While adults may scoff at a child’s (or another adult’s) fear of the dark, I believe we need to respect it for its power, for good and for evil.
      
The Bible tells us there are three kinds of darkness: Physical darkness is the absence of light and can be both good (rest) and bad. Our fears, worries and heartaches are felt more acutely at night, looming larger than in the light of the day. Spiritual darkness, which is not knowing what is right and true, also represents everything evil, gloomy or hopeless. Eternal darkness is hell, the absence of God.
      
As Christians, we are to avoid spiritual darkness, respect its power to destroy and send us into eternal darkness, but not fear it. Why?
      
“I am the light of the world,” Jesus tells us in John 8:12. “Whoever follows me will never walk in darkness, but will have the light of life.”
      
Jesus, the Messiah, the only begotten Son of God, the child born in Bethlehem, the God-man who never sinned and became the perfect sacrifice, paying the punishment for our sin by shedding His blood and dying on a cross so that the darkness will no longer have power over us.

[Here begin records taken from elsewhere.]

--- src/rtl/neuron_pkg.sv ---
// neuron_pkg: shared FP16 constants, activation/state enums and an operand
// sanitizer used by the sequential neuron and its MAC datapath.
package neuron_pkg;

    localparam int EXP_W = 5;
    localparam int MAN_W = 10;
    localparam int BIAS  = 15;

    localparam logic [15:0] FP16_ZERO = 16'h0000;
    localparam logic [15:0] FP16_SIX  = 16'h4600;
    localparam logic [15:0] FP16_MAX  = 16'h7BFF;

    typedef enum logic [1:0] {
        ACT_ID    = 2'b00,
        ACT_RELU  = 2'b01,
        ACT_RELU6 = 2'b10,
        ACT_LEAKY = 2'b11
    } act_mode_t;

    typedef enum logic [1:0] {
        S_ACC = 2'b00,
        S_ACT = 2'b01,
        S_OUT = 2'b10
    } state_t;

    // Subnormals (and -0) become +0; Inf/NaN become max finite of the same sign.
    function automatic logic [15:0] fp16_sanitize(input logic [15:0] v);
        if (v[14:10] == '0) return FP16_ZERO;
        if (v[14:10] == '1) return {v[15], FP16_MAX[14:0]};
        return v;
    endfunction

endpackage

--- src/rtl/neuron_seq_fp16_mac.sv ---
// fp16_mac: combinational y = a + x*w in FP16.
// Product rounded to FP16 first, then the sum; both truncate toward zero.
// Subnormal results flush to +0, overflow saturates to +/-max finite.
// Ports:
//   a [16] in  addend (bias or running accumulator)
//   x [16] in  input activation
//   w [16] in  weight
//   y [16] out rounded result
module fp16_mac
    import neuron_pkg::*;
(
    input  logic [15:0] a,
    input  logic [15:0] x,
    input  logic [15:0] w,
    output logic [15:0] y
);

    // Exact value of a normal FP16 in units of 2^-24 (exponent 30 needs 40 bits).
    function automatic logic [40:0] to_fixed(input logic [14:0] v);
        if (v[14:10] == '0) return '0;
        return 41'({1'b1, v[9:0]}) << (v[14:10] - 5'd1);
    endfunction

    logic [15:0]       a_s, x_s, w_s;
    logic [21:0]       p_sig;
    logic signed [7:0] p_exp;
    logic [9:0]        p_man;
    logic              p_sign;
    logic [15:0]       p;

    logic [40:0] a_fx, p_fx, mag;
    logic        a_big, r_sign;
    logic [5:0]  lead;
    logic [9:0]  r_man;

    assign a_s = fp16_sanitize(a);
    assign x_s = fp16_sanitize(x);
    assign w_s = fp16_sanitize(w);

    always_comb begin
        p_sign = x_s[15] ^ w_s[15];
        p_sig  = {11'd0, 1'b1, x_s[9:0]} * {11'd0, 1'b1, w_s[9:0]};
        p_exp  = $signed({3'b000, x_s[14:10]}) + $signed({3'b000, w_s[14:10]}) - 8'sd15;
        p_man  = 10'(p_sig >> 10);
        if (p_sig[21]) begin
            p_exp = p_exp + 8'sd1;
            p_man = 10'(p_sig >> 11);
        end
        if (x_s[14:10] == '0 || w_s[14:10] == '0 || p_exp < 8'sd1)
            p = FP16_ZERO;
        else if (p_exp > 8'sd30)
            p = {p_sign, FP16_MAX[14:0]};
        else
            p = {p_sign, p_exp[4:0], p_man};
    end

    // The sum is formed exactly in fixed point and only then truncated, so
    // subtraction never rounds away from zero.
    always_comb begin
        a_fx  = to_fixed(a_s[14:0]);
        p_fx  = to_fixed(p[14:0]);
        a_big = (a_fx >= p_fx);
        if (a_s[15] == p[15])
            mag = a_fx + p_fx;
        else if (a_big)
            mag = a_fx - p_fx;
        else
            mag = p_fx - a_fx;
        r_sign = a_big ? a_s[15] : p[15];

        lead = '0;
        for (int i = 0; i < 41; i++)
            if (mag[i]) lead = 6'(i);

        r_man = 10'(mag >> (lead - 6'd10));

        // Leading one below bit 10 is subnormal or exact zero: both give +0.
        if (lead < 6'd10)
            y = FP16_ZERO;
        else if (lead >= 6'd40)
            y = {r_sign, FP16_MAX[14:0]};
        else
            y = {r_sign, 5'(lead - 6'd9), r_man};
    end

endmodule

--- src/rtl/neuron_seq.sv ---
// neuron_seq: sequential FP16 neuron. Accumulates N handshaked x*w beats onto
// a bias, then applies the activation chosen on the first beat.
// Ports:
//   clk, rst                       clock, synchronous active-high reset
//   in_valid/in_ready              beat handshake
//   in_x, in_w [16]                operand pair
//   in_bias [16], in_mode [2]      sampled on beat 0 only
//   out_valid/out_ready            result handshake
//   out_data [16]                  activated result, held until taken
//
// state | meaning
// S_ACC | accepting beats, accumulating
// S_ACT | last beat taken, activation registered into out_data
// S_OUT | result offered downstream
module neuron_seq
    import neuron_pkg::*;
#(
    parameter int N = 4
) (
    input  logic        clk,
    input  logic        rst,
    input  logic        in_valid,
    output logic        in_ready,
    input  logic [15:0] in_x,
    input  logic [15:0] in_w,
    input  logic [15:0] in_bias,
    input  logic [1:0]  in_mode,
    output logic        out_valid,
    input  logic        out_ready,
    output logic [15:0] out_data
);

    localparam int CNT_W = (N > 1) ? $clog2(N) : 1;
    localparam logic [CNT_W-1:0] CNT_LAST = CNT_W'(N - 1);

    state_t           state, state_nxt;
    logic [CNT_W-1:0] cnt;
    logic [15:0]      acc, mac_a, mac_y, act_y;
    act_mode_t        mode;
    logic             beat, last_beat;

    assign beat      = in_valid && in_ready;
    assign last_beat = beat && (cnt == CNT_LAST);
    assign mac_a     = (cnt == '0) ? in_bias : acc;

    fp16_mac u_mac (
        .a (mac_a),
        .x (in_x),
        .w (in_w),
        .y (mac_y)
    );

    always_ff @(posedge clk) begin
        if (rst) state <= S_ACC;
        else     state <= state_nxt;
    end

    always_comb begin
        state_nxt = state;
        in_ready  = 1'b0;
        out_valid = 1'b0;
        unique case (state)
            S_ACC: begin
                in_ready = 1'b1;
                if (in_valid && cnt == CNT_LAST) state_nxt = S_ACT;
            end
            S_ACT: state_nxt = S_OUT;
            S_OUT: begin
                out_valid = 1'b1;
                if (out_ready) state_nxt = S_ACC;
            end
            default: state_nxt = S_ACC;
        endcase
    end

    always_comb begin
        act_y = acc;
        unique case (mode)
            ACT_ID: act_y = acc;
            ACT_RELU: begin
                if (acc[15]) act_y = FP16_ZERO;
            end
            ACT_RELU6: begin
                // Positive FP16 bit patterns order the same as their values.
                if (acc[15])              act_y = FP16_ZERO;
                else if (acc > FP16_SIX)  act_y = FP16_SIX;
            end
            ACT_LEAKY: begin
                // Slope 1/8 is an exponent decrement of 3.
                if (acc[15])
                    act_y = (acc[14:10] <= 5'd3) ? FP16_ZERO
                                                 : {1'b1, 5'(acc[14:10] - 5'd3), acc[9:0]};
            end
            default: act_y = acc;
        endcase
    end

    always_ff @(posedge clk) begin
        if (rst) begin
            cnt      <= '0;
            acc      <= FP16_ZERO;
            mode     <= ACT_ID;
            out_data <= FP16_ZERO;
        end else begin
            if (beat) begin
                acc <= mac_y;
                if (cnt == '0) mode <= act_mode_t'(in_mode);
                cnt <= last_beat ? '0 : cnt + 1'b1;
            end
            if (state == S_ACT) out_data <= act_y;
        end
    end

endmodule

--- config.mk ---
export PLATFORM = sky130hd
export DESIGN_NAME = neuron_seq
export DESIGN_NICKNAME = d
export VERILOG_FILES = /design/src/rtl/neuron_pkg.sv /design/src/rtl/neuron_seq_fp16_mac.sv /design/src/rtl/neuron_seq.sv
export SDC_FILE = /design/constraint.sdc
export NUM_CORES = 1
export LEC_CHECK = 0
export ABC_AREA = 0
export CAP_MARGIN = 20
export CORE_MARGIN = 2
export CORE_UTILIZATION = 45
export DETAILED_ROUTE_END_ITERATION = 7
export GPL_TIMING_DRIVEN = 0
export SLEW_MARGIN = 40
export SYNTH_ARGS = -nofsm -noshare
export SYNTH_HDL_FRONTEND = slang
export SYNTH_SLANG_ARGS = --single-unit
export TNS_END_PERCENT = 10
--- constraint.sdc ---
create_clock -name clk -period 19 [get_ports clk]
set_input_delay 2.85 -clock clk [delete_from_list [all_inputs] [get_ports clk]]
set_output_delay 2.85 -clock clk [all_outputs]
set_load 0.01 [all_outputs]
==> results.json, run 1 <==
{
  "synth_most_common_cell": "nor2_1",
  "avgSynthCellArea_um2": 6.81,
  "firstDrtPassIters": 6,
  "dp_cells": 3688,
  "start_kind": "primary input",
  "viasPerCell": 6.71,
  "wl_per_cell_um": 25.8,
  "die_x_um": 218,
  "async_flop_share_pct": 0,
  "first_global_vias": 23500,
  "holdBufCountCts": 0,
  "synth_compound_area_share_pct": 33.7,
  "drive_gt1_share_pct": 12.8,
  "synth_top_area_share_pct": 12.3,
  "rows": 78,
  "antenna_found_initial": 1,
  "max_cap_violations": 0,
  "setup_viol_count_final": 0,
  "drc": 0,
  "cts_tree": "done",
  "min_period_ns": 18.74,
  "antenna_cells": 0,
  "synth-main-ff-cell": "dfxtp_1",
  "hold_path.class": "reg2reg",
  "slowest_stage": "fa_1",
  "grt_pass1_wl_mm": 144,
  "clock_skew_ns": 0.00395,
  "clk_pin_slew_ns": 0.05,
  "crit_top_cell": "fa_1",
  "worst-slew-pin-transition_ns": 0.956,
  "max_freq_mhz": 53.4,
  "drtIter0Drc": 3110,
  "slowest_delay_ns": 0.59,
  "design.portCount": 72,
  "track_usage_pct": 39.3,
  "critPathRequiredTime_ns": 19.14,
  "clock_latency_ns": 0.28,
  "finalCritPeriodShare_pct": 98.6,
  "post_layout_nonfiller_instances": 3722,
  "seqCellArea_um2": 761,
  "syn_nets": 3356,
  "gp_congestion": 1.05,
  "clockRootBuffer": "clkbuf_16",
  "multiInputGateArea_um2": 19000,
  "grt_max_degree": 12,
  "synth_cells": 3017,
  "htreeDepth": 2,
  "numCtsBuffers": 5,
  "arrival_ns": 18.88,
  "dp_hpwl_mm": 79.0,
  "synth_top_family_by_area": "compound AO/OA/AOI/OAI gates",
  "rsz0062_at_grt": "true",
  "vias": 25000,
  "overflow": 0,
  "criticalPathCategory": "in2reg",
  "fin_nets": 3461,
  "synth_common_cells": "300 x nor2_1, 284 x nand2_1, 256 x inv_1",
  "area_delta_synth_final_pct": 14.5,
  "synth.area.mux_share_pct": 5.46,
  "synth_top_cell_by_area": "ha_1",
  "crit_fanout": 10,
  "slew_headroom_pct": 35.9,
  "slew_viol_final": 0,
  "nFillCells": 4588,
  "yosysWarnings": 0,
  "die_h_um": 218,
  "synth_seq_area_share_pct": 3.70,
  "finalHoldViolations": 0,
  "yosys.area_share.simple_pct": 26.3,
  "portBuffers": 71,
  "netlist_area_um2": 20600,
  "status": "finished, final reports clean",
  "cts_buffer_depth": 2,
  "ant_nets": 0,
  "synth-seq-cells": 38,
  "wl_mm": 96.0,
  "cts_sinks": 38,
  "core_area_um2": 45200,
  "synth_xor_area_share_pct": 1.80,
  "die_area_um2": 47400,
  "fin_worst_hold_slack_ns": 0.449,
  "yosys.cell_types.count": 114,
  "crit_path_end_kind": "register",
  "synth_fa_ha_area_share_pct": 20.4,
  "initial_core_util_pct": 45.5,
  "synth_area_leaders": "ha_1 12%, fa_1 8.1%, a21oi_1 6.1%",
  "synth_edf_count": 0
}
## per-stage QoR
stage	setup TNS [ns]	util, %	worst slack (ns)	instance area (µm²)
after floorplan	0	-	1.35	20600
after global placement	-50.97	48.7	-3.89	22000
after detailed placement	-52.58	48.9	-3.99	22100
after CTS	0	50.7	0.0113	22900
after global routing	-0.361	52.1	-0.0954	23500
final	0	52.1	0.261	23500
## layout by cell type, fill, tap and decap left out, drive strengths merged, types with 83 or more instances in the layout
cell type | Yosys | layout
nor2 | 301 | 302
nand2 | 284 | 284
inv | 258 | 257
a21oi | 252 | 252
ha | 202 | 202
o21ai | 185 | 185
clkbuf | 127 | 120
nor3 | 109 | 109
buf | 56 | 94
nand3 | 90 | 90
fa | 83 | 83
## critical path: cells and delay by family
kind	cells	cell delay, ns
multiplexers	2	0.40
AND/OR/NAND/NOR	20	4.69
buffers and inverters	14	2.47
AO/OA/AOI/OAI	17	4.54
adder cells (fa/ha/maj)	9	3.89
## cell families (layout without fill, tap and decap cells)
kind of cell    count (synthesis)  after routing
fa+ha+maj                     285            285
mux                            94             94
simple gates                 1114           1115
flops                          38             38
buf+inv                       446            550
xor+xnor                       39             39
compound gates               1001           1001
## cell type report
cell class,instances,area share [%]
Multi-Input combinational cell,2534,80.7
Buffer,171,3.73
Sequential cell,38,3.23
Inverter,263,4.29
Clock buffer,5,0.532
Tap cell,600,3.19
Clock inverter,2,0.0425
Timing Repair Buffer,109,4.27
## registers in the layout, indices dropped and copies added (netlist names)
register and cells:
mode 2, out_data 16, state 2, cnt 2, acc 16
## routing by layer
metal  global-route usage (%)  part of all wire (%)
met5                    0.938                 0.057
met1                     53.4                    42
met2                     58.2                    41
met3                     9.54                    11
met4                     18.2                   5.3
## final timing paths
kind	to	cells after the start	slack (ns)	startpoint
hold / removal	out_data[15]$_SDFFE_PP0N_	2	0.45	out_data[15]$_SDFFE_PP0N_
setup / recovery	acc[1]$_SDFFE_PP0P_	62	0.26	in_w[10]
hold reg to reg	out_data[15]$_SDFFE_PP0N_	2	0.45	out_data[15]$_SDFFE_PP0N_
setup reg to reg	acc[1]$_SDFFE_PP0P_	46	6.76	cnt[0]$_SDFFE_PP0P_
## timing repair
action,4_1_cts,5_1_grt
resized for setup,179,136
endpoints found under the setup margin,16,15
setup buffers,17,21
cloned,0,1
pin swaps,15,15
Power of run 1 is left out: the tool's default activity adds up to more than one toggle a clock period on the data nets, which glitch-free logic cannot reach.
==> run 2, diff against run 1 <==
--- a/config.mk
+++ b/config.mk
@@ -11,6 +11,7 @@
 export CORE_UTILIZATION = 45
 export DETAILED_ROUTE_END_ITERATION = 7
 export GPL_TIMING_DRIVEN = 0
+export HOLD_SLACK_MARGIN = 0.02
 export SLEW_MARGIN = 40
 export SYNTH_ARGS = -nofsm -noshare
 export SYNTH_HDL_FRONTEND = slang
==> results of run 2 <==
No change in the layout: final DEF, timing and power equal those of run 1.
Power of run 2 is left out for the same reason.
[config.mk]
export PLATFORM = sky130hd
export DESIGN_NAME = reg_bank_rd
export DESIGN_NICKNAME = d
export VERILOG_FILES = /design/src/rtl/reg_bank_rd.sv
export SDC_FILE = /design/constraint.sdc
export NUM_CORES = 1
export LEC_CHECK = 0
export BUFFER_PORTS_ARGS = -buffer_cell sky130_fd_sc_hd__buf_2
export CORE_UTILIZATION = 25
export DETAILED_ROUTE_END_ITERATION = 6
export GPL_TIMING_DRIVEN = 0
export PLACE_DENSITY = 0.37
export SLEW_MARGIN = 20
export SYNTH_ARGS = -nofsm -noshare
export SYNTH_HDL_FRONTEND = slang
export SYNTH_SLANG_ARGS = --single-unit
[constraint.sdc]
create_clock -name clk -period 12.2 [get_ports clk]
set_clock_uncertainty 0.05 [all_clocks]
set_input_delay 2.44 -clock clk [delete_from_list [all_inputs] [get_ports clk]]
set_output_delay 2.44 -clock clk [all_outputs]
set_load 0.05 [all_outputs]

Jesus, whose name means “God will save,” who overcame the eternal darkness of death and rose from the grave, continues to shine in the darkness, and the darkness has not, and cannot – ever – overpower Him.
      
Like that hall light when I was a child, His beams of love and life continue to reach me, surrounding me, enfolding me, dispelling the darkness around me and calming my fears. I know I need never be afraid of the dark anymore.
      
      
As I light the fourth Advent candle, dear God, remind me that in this season of long, dark nights, that I never need to fear the dark, as long as I walk in the light. Amen.